Output details
11 - Computer Science and Informatics
Goldsmiths' College
Coal-Fired Computers
<29> Coal Fired Computers was produced for the 25th anniversary of the 1984/85 UK miners' strike with the National Union of Mineworkers(Great Britain). The work employed a fully functioning 17.5 ton coal powered steam engine to power a single computer that displayed the records from two contentious databases, including one from the UK government. The databases were of miners' claims for those who have contracted Chronic Obstructive Pulmonary Disease (COPD) since 1952 and those miners that have died in mining accidents since 1700. Data was rendered physical by controlling air compressors to inflate two preserved sets of diseased lungs.
The work reveals workings of relational machines created from the ordering of views, permissions structures, normalisation of data, and characteristic formal qualities of a given enterprise. The relational model breaks down and reconstructs information. Art practice methods conjoin with computational processes to offer public health bodies new ways to present complex datasets to the public, leading to an improvement of their families’ health and well being.
The work is innovative in harnessing an anachronistic form of energy generation to power digital technology. It is rigorous in the factual data that it accesses and communicates to the gallery audience. The use of physical computing techniques to transform abstract, yet politically charged data into tangible phenomena in the exhibition space fulfil the potential of technologically enabled creative practice to engage diverse audiences with complex societal issues.

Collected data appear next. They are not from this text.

--- src/design/afi_write_regroup.sv ---
// Core-to-periphery register for the AFI write beat
// Reorders the slot-major AFI buses into per-group slot bundles
`timescale 1ns/1ps

module afi_write_regroup (
	input  logic                                     pll_afi_clk,
	input  logic                                     reset_n_afi_clk,
	input  logic [afi_phy_pkg::afi_data_width-1:0]   phy_ddio_dq,
	input  logic [afi_phy_pkg::afi_mask_width-1:0]   phy_ddio_wrdata_mask,
	input  logic [afi_phy_pkg::afi_strobe_width-1:0] phy_ddio_wrdata_en,
	input  logic [afi_phy_pkg::afi_strobe_width-1:0] phy_ddio_dqs_en,
	input  logic [afi_phy_pkg::afi_strobe_width-1:0] phy_ddio_oct_ena,
	group_write_if.source                            wr
);
	import afi_phy_pkg::*;

	logic [afi_data_width-1:0]   dq_q;
	logic [afi_mask_width-1:0]   mask_q;
	logic [afi_strobe_width-1:0] wrdata_en_q;
	logic [afi_strobe_width-1:0] dqs_en_q;
	logic [afi_strobe_width-1:0] oct_ena_q;

	// Core-to-periphery capture of the write data and mask
	always_ff @(posedge pll_afi_clk) begin
		dq_q <= phy_ddio_dq;
		mask_q <= phy_ddio_wrdata_mask;
	end

	always_ff @(posedge pll_afi_clk or negedge reset_n_afi_clk) begin
		if (!reset_n_afi_clk) begin
			wrdata_en_q <= '0;
			dqs_en_q <= '0;
			oct_ena_q <= '0;
		end else begin
			wrdata_en_q <= phy_ddio_wrdata_en;
			dqs_en_q <= phy_ddio_dqs_en;
			oct_ena_q <= phy_ddio_oct_ena;
		end
	end

	// AFI buses are ordered by time slot first, then by DQS group
	always_comb begin
		for (int g = 0; g < num_dqs_groups; g++) begin
			for (int s = 0; s < num_slots; s++) begin
				wr.dq[g][s*group_dq_width +: group_dq_width] =
					dq_q[(s*num_dqs_groups+g)*group_dq_width +: group_dq_width];
				wr.dm[g][s*group_dm_width +: group_dm_width] =
					mask_q[(s*num_dqs_groups+g)*group_dm_width +: group_dm_width];
			end
			for (int t = 0; t < num_oe_slots; t++) begin
				wr.oe[g][t] = wrdata_en_q[t*num_dqs_groups+g];
				wr.dqs_en[g][t] = dqs_en_q[t*num_dqs_groups+g];
				wr.oct_ena[g][t] = oct_ena_q[t*num_dqs_groups+g];
			end
		end
	end

	// A strobe burst must never run in a slot where the DQ pins are not driven
	a_dqs_needs_oe: assert property (
		@(posedge pll_afi_clk) disable iff (!reset_n_afi_clk)
		(dqs_en_q & ~wrdata_en_q) == '0
	) else $error("DQS enable set in a slot without write data enable");

endmodule

--- config.mk ---
export PLATFORM = sky130hd
export DESIGN_NAME = afi_phy_datapath
export DESIGN_NICKNAME = d
export VERILOG_FILES = /design/src/design/afi_phy_pkg.sv /design/src/design/group_write_if.sv /design/src/design/afi_phy_datapath.sv /design/src/design/read_valid_aggregator.sv /design/src/design/read_latency_tracker.sv /design/src/design/read_enable_shift.sv /design/src/design/dq_group_driver.sv /design/src/design/afi_write_regroup.sv
export SDC_FILE = /design/constraint.sdc
export NUM_CORES = 1
export LEC_CHECK = 0
export ABC_AREA = 1
export CORE_MARGIN = 2
export CORE_UTILIZATION = 50
export DETAILED_ROUTE_END_ITERATION = 6
export DONT_BUFFER_PORTS = 1
export GPL_TIMING_DRIVEN = 1
export PLACE_DENSITY_LB_ADDON = 0.12
export SLEW_MARGIN = 20
export SYNTH_ARGS = -nofsm -noshare
export SYNTH_HDL_FRONTEND = slang
export SYNTH_SLANG_ARGS = --single-unit
--- constraint.sdc ---
create_clock -name pll_afi_clk -period 2.7 [get_ports pll_afi_clk]
set_clock_uncertainty 0.1 [all_clocks]
set_input_delay 0.405 -clock pll_afi_clk [delete_from_list [all_inputs] [get_ports pll_afi_clk]]
set_output_delay 0.405 -clock pll_afi_clk [all_outputs]
set_load 0.01 [all_outputs]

Originally commissioned by the leading international media art festival, AV Festival 2010, and produced in partnership with Discovery Museum, Isis Arts and The Calouste Gulbenkian Foundation (UK Branch of the Portuguese culture and society foundation). It was exhibited at the Discovery Museum Newcastle-Upon-Tyne and went on to be exhibited at leading UK cultural venue Arnofini Bristol and in Europe at Artefact, Leuven Belgium.